In the data below, find the line containing "if (do_pop) begin", then set down that line and every later line up to and including the line containing "r[EXT_MAX_HOUR] = d;", exactly.

*** Opening Dataset records ***

--- src/hdl/tpm_pkg.sv ---
// shared types and constants of the task period and load monitor
`default_nettype none

package tpm_pkg;

   typedef enum logic [1:0] {
      OP_RUN_IN  = 2'd0,
      OP_RUN_OUT = 2'd1,
      OP_TICK    = 2'd2,
      OP_READ    = 2'd3
   } tpm_op_type;

   typedef struct packed {
      tpm_op_type  op;
      logic [31:0] delta;
      logic [3:0]  sel;
      logic        first;
      logic        drop;
   } tpm_item_type;

   typedef logic [5:0][31:0] tpm_ext_type;

   localparam int unsigned EXT_MAX_HOUR = 0;
   localparam int unsigned EXT_MIN_HOUR = 1;
   localparam int unsigned EXT_MAX_DAY  = 2;
   localparam int unsigned EXT_MIN_DAY  = 3;
   localparam int unsigned EXT_MAX_ALL  = 4;
   localparam int unsigned EXT_MIN_ALL  = 5;

   localparam logic [3:0] STAT_LOAD_BASE = 4'd6;
   localparam logic [3:0] STAT_END       = 4'd12;

endpackage

`default_nettype wire

--- src/hdl/tpm_front.sv ---
// front end: takes events, forms the delta and classifies each item
`default_nettype none

module tpm_front (
   input  wire logic                 clock,
   input  wire logic                 reset,
   input  wire logic                 req_valid,
   output logic                      req_stall,
   input  wire logic [1:0]           req_operation,
   input  wire logic [31:0]          req_timestamp_us,
   input  wire logic [3:0]           req_stat_select,
   input  wire logic [31:0]          ignore_limit_us,
   input  wire logic                 queue_full,
   output logic                      push,
   output tpm_pkg::tpm_item_type     push_item
);
   import tpm_pkg::*;

   logic [31:0] last_in_ff;
   logic [31:0] last_in_in;
   logic [31:0] delta;
   tpm_op_type  op;

   assign req_stall = queue_full;
   assign push      = req_valid && !queue_full;
   assign op        = tpm_op_type'(req_operation);
   assign delta     = req_timestamp_us - last_in_ff;

   always_comb begin
      push_item.op    = op;
      push_item.delta = delta;
      push_item.sel   = req_stat_select;
      push_item.first = (last_in_ff == 32'd0);
      push_item.drop  = (delta > ignore_limit_us);
      last_in_in      = last_in_ff;
      if (push && (op == OP_RUN_IN)) begin
         last_in_in = req_timestamp_us;
      end
   end

   always_ff @(posedge clock) begin
      if (reset) begin
         last_in_ff <= 32'd0;
      end else begin
         last_in_ff <= last_in_in;
      end
   end

endmodule

`default_nettype wire

--- src/hdl/tpm_queue.sv ---
// short queue of classified items between front and back
`default_nettype none

module tpm_queue #(
   parameter int unsigned DEPTH = 2
) (
   input  wire logic                 clock,
   input  wire logic                 reset,
   input  wire logic                 push,
   input  wire tpm_pkg::tpm_item_type push_item,
   output logic                      full,
   input  wire logic                 pop,
   output logic                      pop_valid,
   output tpm_pkg::tpm_item_type     pop_item
);
   import tpm_pkg::*;

   localparam int unsigned PTR_W = (DEPTH > 1) ? $clog2(DEPTH) : 1;
   localparam int unsigned CNT_W = $clog2(DEPTH + 1);
   localparam logic [PTR_W-1:0] PTR_LAST = PTR_W'(DEPTH - 1);
   localparam logic [CNT_W-1:0] CNT_FULL = CNT_W'(DEPTH);

   tpm_item_type     slot_ff [DEPTH];
   logic [PTR_W-1:0] wr_ptr_ff;
   logic [PTR_W-1:0] wr_ptr_in;
   logic [PTR_W-1:0] rd_ptr_ff;
   logic [PTR_W-1:0] rd_ptr_in;
   logic [CNT_W-1:0] count_ff;
   logic [CNT_W-1:0] count_in;
   logic             do_pop;

   assign full      = (count_ff == CNT_FULL);
   assign pop_valid = (count_ff != '0);
   assign pop_item  = slot_ff[rd_ptr_ff];
   assign do_pop    = pop && pop_valid;

   always_comb begin
      wr_ptr_in = wr_ptr_ff;
      rd_ptr_in = rd_ptr_ff;
      count_in  = count_ff;
      if (push) begin
         wr_ptr_in = (wr_ptr_ff == PTR_LAST) ? '0 : wr_ptr_ff + PTR_W'(1);
      end
      if (do_pop) begin
         rd_ptr_in = (rd_ptr_ff == PTR_LAST) ? '0 : rd_ptr_ff + PTR_W'(1);
      end
      if (push && !do_pop) begin
         count_in = count_ff + CNT_W'(1);
      end else if (!push && do_pop) begin
         count_in = count_ff - CNT_W'(1);
      end
   end

   always_ff @(posedge clock) begin
      if (reset) begin
         wr_ptr_ff <= '0;
         rd_ptr_ff <= '0;
         count_ff  <= '0;
      end else begin
         wr_ptr_ff <= wr_ptr_in;
         rd_ptr_ff <= rd_ptr_in;
         count_ff  <= count_in;
      end
   end

   always_ff @(posedge clock) begin
      if (push) begin
         slot_ff[wr_ptr_ff] <= push_item;
      end
   end

endmodule

`default_nettype wire

--- src/hdl/tpm_back.sv ---
// back end: statistics, window timers and the result register
`default_nettype none

module tpm_back (
   input  wire logic                 clock,
   input  wire logic                 reset,
   input  wire logic                 item_valid,
   input  wire tpm_pkg::tpm_item_type item,
   output logic                      pop,
   input  wire logic [31:0]          hour_window_ms,
   input  wire logic [31:0]          day_window_ms,
   output logic                      rsp_valid,
   input  wire logic                 rsp_stall,
   output logic [31:0]               rsp_period_us,
   output logic [31:0]               rsp_load_us,
   output logic [31:0]               rsp_run_count,
   output logic                      rsp_in_task,
   output logic [31:0]               rsp_stat_value
);
   import tpm_pkg::*;

   function automatic tpm_ext_type tpm_fold(tpm_ext_type e, logic [31:0] d);
      tpm_ext_type r;
      r = e;
      if (d > r[EXT_MAX_HOUR]) begin
         r[EXT_MAX_HOUR] = d;
         if (r[EXT_MAX_DAY] < d) begin
            r[EXT_MAX_DAY] = d;
            if (r[EXT_MAX_ALL] < d) begin
               r[EXT_MAX_ALL] = d;
            end
         end
      end
      if (d < r[EXT_MIN_HOUR]) begin
         r[EXT_MIN_HOUR] = d;
         if (r[EXT_MIN_DAY] > d) begin
            r[EXT_MIN_DAY] = d;
            if ((r[EXT_MIN_ALL] > d) || (r[EXT_MIN_ALL] == 32'd0)) begin
               r[EXT_MIN_ALL] = d;
            end
         end else if (r[EXT_MIN_DAY] == 32'd0) begin
            r[EXT_MIN_DAY] = d;
         end
      end else if (r[EXT_MIN_HOUR] == 32'd0) begin
         r[EXT_MIN_HOUR] = d;
      end
      return r;
   endfunction

   logic        rsp_valid_ff;
   logic        rsp_valid_in;
   logic [31:0] stat_ff;
   logic [31:0] stat_in;
   logic [31:0] period_ff;
   logic [31:0] period_in;
   logic [31:0] load_ff;
   logic [31:0] load_in;
   logic [31:0] run_count_ff;
   logic [31:0] run_count_in;
   logic        running_ff;
   logic        running_in;
   tpm_ext_type pext_ff;
   tpm_ext_type pext_in;
   tpm_ext_type lext_ff;
   tpm_ext_type lext_in;
   logic [31:0] hour_rem_ff;
   logic [31:0] hour_rem_in;
   logic [31:0] day_rem_ff;
   logic [31:0] day_rem_in;
   logic        hour_armed_ff;
   logic        hour_armed_in;
   logic        day_armed_ff;
   logic        day_armed_in;

   assign pop            = item_valid && (!rsp_valid_ff || !rsp_stall);
   assign rsp_valid      = rsp_valid_ff;
   assign rsp_period_us  = period_ff;
   assign rsp_load_us    = load_ff;
   assign rsp_run_count  = run_count_ff;
   assign rsp_in_task    = running_ff;
   assign rsp_stat_value = stat_ff;

   always_comb begin
      tpm_ext_type pt;
      tpm_ext_type lt;
      logic [3:0]  lsel;
      pt            = pext_ff;
      lt            = lext_ff;
      lsel          = item.sel - STAT_LOAD_BASE;
      rsp_valid_in  = rsp_valid_ff && rsp_stall;
      stat_in       = stat_ff;
      period_in     = period_ff;
      load_in       = load_ff;
      run_count_in  = run_count_ff;
      running_in    = running_ff;
      pext_in       = pext_ff;
      lext_in       = lext_ff;
      hour_rem_in   = hour_rem_ff;
      day_rem_in    = day_rem_ff;
      hour_armed_in = hour_armed_ff;
      day_armed_in  = day_armed_ff;
      if (pop) begin
         rsp_valid_in = 1'b1;
         stat_in      = 32'd0;
         case (item.op)
            OP_RUN_IN: begin
               run_count_in = run_count_ff + 32'd1;
               if (!item.first && !item.drop) begin
                  period_in = item.delta;
                  if (hour_armed_ff && (hour_rem_ff == 32'd0)) begin
                     hour_rem_in      = hour_window_ms;
                     pt[EXT_MAX_HOUR] = item.delta;
                     pt[EXT_MIN_HOUR] = item.delta;
                     lt[EXT_MAX_HOUR] = 32'd0;
                     lt[EXT_MIN_HOUR] = '1;
                     if (day_armed_ff && (day_rem_ff == 32'd0)) begin
                        day_rem_in      = day_window_ms;
                        pt[EXT_MAX_DAY] = item.delta;
                        pt[EXT_MIN_DAY] = item.delta;
                        lt[EXT_MAX_DAY] = 32'd0;
                        lt[EXT_MIN_DAY] = '1;
                     end else if (!day_armed_ff) begin
                        day_rem_in   = day_window_ms;
                        day_armed_in = 1'b1;
                     end
                  end else if (!hour_armed_ff) begin
                     hour_rem_in   = hour_window_ms;
                     hour_armed_in = 1'b1;
                  end
                  pext_in    = tpm_fold(pt, item.delta);
                  lext_in    = lt;
                  running_in = 1'b1;
               end
            end
            OP_RUN_OUT: begin
               if (!item.drop) begin
                  load_in    = item.delta;
                  lext_in    = tpm_fold(lext_ff, item.delta);
                  running_in = 1'b0;
               end
            end
            OP_TICK: begin
               if (hour_armed_ff && (hour_rem_ff != 32'd0)) begin
                  hour_rem_in = hour_rem_ff - 32'd1;
               end
               if (day_armed_ff && (day_rem_ff != 32'd0)) begin
                  day_rem_in = day_rem_ff - 32'd1;
               end
            end
            OP_READ: begin
               if (item.sel < STAT_LOAD_BASE) begin
                  stat_in = pext_ff[item.sel[2:0]];
               end else if (item.sel < STAT_END) begin
                  stat_in = lext_ff[lsel[2:0]];
               end
            end
            default: begin
               stat_in = 32'd0;
            end
         endcase
      end
   end

   always_ff @(posedge clock) begin
      if (reset) begin
         rsp_valid_ff  <= 1'b0;
         period_ff     <= 32'd0;
         load_ff       <= 32'd0;
         run_count_ff  <= 32'd0;
         running_ff    <= 1'b0;
         pext_ff       <= '0;
         lext_ff       <= '0;
         hour_rem_ff   <= 32'd0;
         day_rem_ff    <= 32'd0;
         hour_armed_ff <= 1'b0;
         day_armed_ff  <= 1'b0;
      end else begin
         rsp_valid_ff  <= rsp_valid_in;
         period_ff     <= period_in;
         load_ff       <= load_in;
         run_count_ff  <= run_count_in;
         running_ff    <= running_in;
         pext_ff       <= pext_in;
         lext_ff       <= lext_in;
         hour_rem_ff   <= hour_rem_in;
         day_rem_ff    <= day_rem_in;
         hour_armed_ff <= hour_armed_in;
         day_armed_ff  <= day_armed_in;
      end
   end

   always_ff @(posedge clock) begin
      stat_ff <= stat_in;
   end

`ifndef ASSERT_OFF
   a_day_needs_hour: assert property (@(posedge clock) disable iff (reset)
      day_armed_ff |-> hour_armed_ff)
      else $error("day timer armed without hour timer");

   a_hour_stays_armed: assert property (@(posedge clock) disable iff (reset)
      hour_armed_ff |=> hour_armed_ff)
      else $error("hour timer disarmed");

   a_run_out_clears: assert property (@(posedge clock) disable iff (reset)
      (pop && (item.op == OP_RUN_OUT) && !item.drop) |=> !running_ff)
      else $error("accepted run-out left task running");
`endif

endmodule

`default_nettype wire

--- src/hdl/task_period_load_monitor_core.sv ---
// top level of the task period and load monitor with its control registers
`default_nettype none

// Takes one event transfer per clock cycle while req_stall is low and returns
// exactly one result transfer per event, in order. An accepted event is held in
// the queue slot and then in the back's result registers; the front computes the
// delta from the last run-in timestamp and the back updates the nested hour, day
// and all-time extremes and window timers as it takes an item, so the sustained
// rate is one event per cycle while the result side does not stall. QUEUE_DEPTH
// events are absorbed while the result side stalls before req_stall rises.
// Registers at byte addresses 0, 4 and 8 hold the ignore limit and the hour and
// day window lengths; write them only while idle.
module task_period_load_monitor_core #(
   parameter int unsigned QUEUE_DEPTH = 2
) (
   input  wire logic        clock,
   input  wire logic        reset,
   input  wire logic        req_valid,
   output logic             req_stall,
   input  wire logic [1:0]  req_operation,
   input  wire logic [31:0] req_timestamp_us,
   input  wire logic [3:0]  req_stat_select,
   output logic             rsp_valid,
   input  wire logic        rsp_stall,
   output logic [31:0]      rsp_period_us,
   output logic [31:0]      rsp_load_us,
   output logic [31:0]      rsp_run_count,
   output logic             rsp_in_task,
   output logic [31:0]      rsp_stat_value,
   input  wire logic        psel,
   input  wire logic        penable,
   input  wire logic        pwrite,
   input  wire logic [3:0]  paddr,
   input  wire logic [31:0] pwdata,
   output logic [31:0]      prdata,
   output logic             pready
);
   import tpm_pkg::*;

   localparam logic [3:0]  ADDR_IGNORE_LIMIT = 4'h0;
   localparam logic [3:0]  ADDR_HOUR_WINDOW  = 4'h4;
   localparam logic [3:0]  ADDR_DAY_WINDOW   = 4'h8;
   localparam logic [31:0] RST_IGNORE_LIMIT  = 32'd90000000;
   localparam logic [31:0] RST_HOUR_WINDOW   = 32'd3600000;
   localparam logic [31:0] RST_DAY_WINDOW    = 32'd86400000;

   logic [31:0]  ignore_limit_ff;
   logic [31:0]  hour_window_ff;
   logic [31:0]  day_window_ff;
   logic         csr_write;
   logic         queue_full;
   logic         push;
   tpm_item_type push_item;
   logic         pop;
   logic         pop_valid;
   tpm_item_type pop_item;

   assign pready    = 1'b1;
   assign csr_write = psel && penable && pwrite && pready;

   always_ff @(posedge clock) begin
      if (reset) begin
         ignore_limit_ff <= RST_IGNORE_LIMIT;
         hour_window_ff  <= RST_HOUR_WINDOW;
         day_window_ff   <= RST_DAY_WINDOW;
      end else if (csr_write) begin
         case (paddr)
            ADDR_IGNORE_LIMIT: ignore_limit_ff <= pwdata;
            ADDR_HOUR_WINDOW:  hour_window_ff  <= pwdata;
            ADDR_DAY_WINDOW:   day_window_ff   <= pwdata;
            default: begin
            end
         endcase
      end
   end

   always_comb begin
      case (paddr)
         ADDR_IGNORE_LIMIT: prdata = ignore_limit_ff;
         ADDR_HOUR_WINDOW:  prdata = hour_window_ff;
         ADDR_DAY_WINDOW:   prdata = day_window_ff;
         default:           prdata = 32'd0;
      endcase
   end

   tpm_front u_front (
      .clock            (clock),
      .reset            (reset),
      .req_valid        (req_valid),
      .req_stall        (req_stall),
      .req_operation    (req_operation),
      .req_timestamp_us (req_timestamp_us),
      .req_stat_select  (req_stat_select),
      .ignore_limit_us  (ignore_limit_ff),
      .queue_full       (queue_full),
      .push             (push),
      .push_item        (push_item)
   );

   tpm_queue #(
      .DEPTH (QUEUE_DEPTH)
   ) u_queue (
      .clock     (clock),
      .reset     (reset),
      .push      (push),
      .push_item (push_item),
      .full      (queue_full),
      .pop       (pop),
      .pop_valid (pop_valid),
      .pop_item  (pop_item)
   );

   tpm_back u_back (
      .clock          (clock),
      .reset          (reset),
      .item_valid     (pop_valid),
      .item           (pop_item),
      .pop            (pop),
      .hour_window_ms (hour_window_ff),
      .day_window_ms  (day_window_ff),
      .rsp_valid      (rsp_valid),
      .rsp_stall      (rsp_stall),
      .rsp_period_us  (rsp_period_us),
      .rsp_load_us    (rsp_load_us),
      .rsp_run_count  (rsp_run_count),
      .rsp_in_task    (rsp_in_task),
      .rsp_stat_value (rsp_stat_value)
   );

endmodule

`default_nettype wire

--- config.mk ---
export PLATFORM = sky130hd
export DESIGN_NAME = task_period_load_monitor_core
export DESIGN_NICKNAME = d
export VERILOG_FILES = /design/src/hdl/tpm_pkg.sv /design/src/hdl/tpm_front.sv /design/src/hdl/tpm_queue.sv /design/src/hdl/tpm_back.sv /design/src/hdl/task_period_load_monitor_core.sv
export SDC_FILE = /design/constraint.sdc
export NUM_CORES = 2
export LEC_CHECK = 0
export ABC_CLOCK_PERIOD_IN_PS = 8860
export BUFFER_PORTS_ARGS = -buffer_cell sky130_fd_sc_hd__clkbuf_2
export CELL_PAD_IN_SITES_DETAIL_PLACEMENT = 0
export CELL_PAD_IN_SITES_GLOBAL_PLACEMENT = 1
export CORE_ASPECT_RATIO = 1.4
export CORE_MARGIN = 2
export CORE_UTILIZATION = 52
export CTS_BUF_LIST = sky130_fd_sc_hd__clkbuf_16
export DETAILED_ROUTE_END_ITERATION = 7
export MAX_ROUTING_LAYER = met4
export PLACE_DENSITY_LB_ADDON = 0.08
export SYNTH_ARGS = -nofsm -noshare
export SYNTH_HDL_FRONTEND = slang
export SYNTH_HIERARCHICAL = 1
export SYNTH_SLANG_ARGS = --single-unit
--- constraint.sdc ---
create_clock -name clock -period 8.86 [get_ports clock]
set_clock_uncertainty 0.15 [all_clocks]
set_input_delay 0.443 -clock clock [delete_from_list [all_inputs] [get_ports clock]]
set_output_delay 0.443 -clock clock [all_outputs]
set_load 0.03 [all_outputs]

*** Closing Dataset records ***

**Task output:**
      if (do_pop) begin
         rd_ptr_in = (rd_ptr_ff == PTR_LAST) ? '0 : rd_ptr_ff + PTR_W'(1);
      end
      if (push && !do_pop) begin
         count_in = count_ff + CNT_W'(1);
      end else if (!push && do_pop) begin
         count_in = count_ff - CNT_W'(1);
      end
   end

   always_ff @(posedge clock) begin
      if (reset) begin
         wr_ptr_ff <= '0;
         rd_ptr_ff <= '0;
         count_ff  <= '0;
      end else begin
         wr_ptr_ff <= wr_ptr_in;
         rd_ptr_ff <= rd_ptr_in;
         count_ff  <= count_in;
      end
   end

   always_ff @(posedge clock) begin
      if (push) begin
         slot_ff[wr_ptr_ff] <= push_item;
      end
   end

endmodule

`default_nettype wire

--- src/hdl/tpm_back.sv ---
// back end: statistics, window timers and the result register
`default_nettype none

module tpm_back (
   input  wire logic                 clock,
   input  wire logic                 reset,
   input  wire logic                 item_valid,
   input  wire tpm_pkg::tpm_item_type item,
   output logic                      pop,
   input  wire logic [31:0]          hour_window_ms,
   input  wire logic [31:0]          day_window_ms,
   output logic                      rsp_valid,
   input  wire logic                 rsp_stall,
   output logic [31:0]               rsp_period_us,
   output logic [31:0]               rsp_load_us,
   output logic [31:0]               rsp_run_count,
   output logic                      rsp_in_task,
   output logic [31:0]               rsp_stat_value
);
   import tpm_pkg::*;

   function automatic tpm_ext_type tpm_fold(tpm_ext_type e, logic [31:0] d);
      tpm_ext_type r;
      r = e;
      if (d > r[EXT_MAX_HOUR]) begin
         r[EXT_MAX_HOUR] = d;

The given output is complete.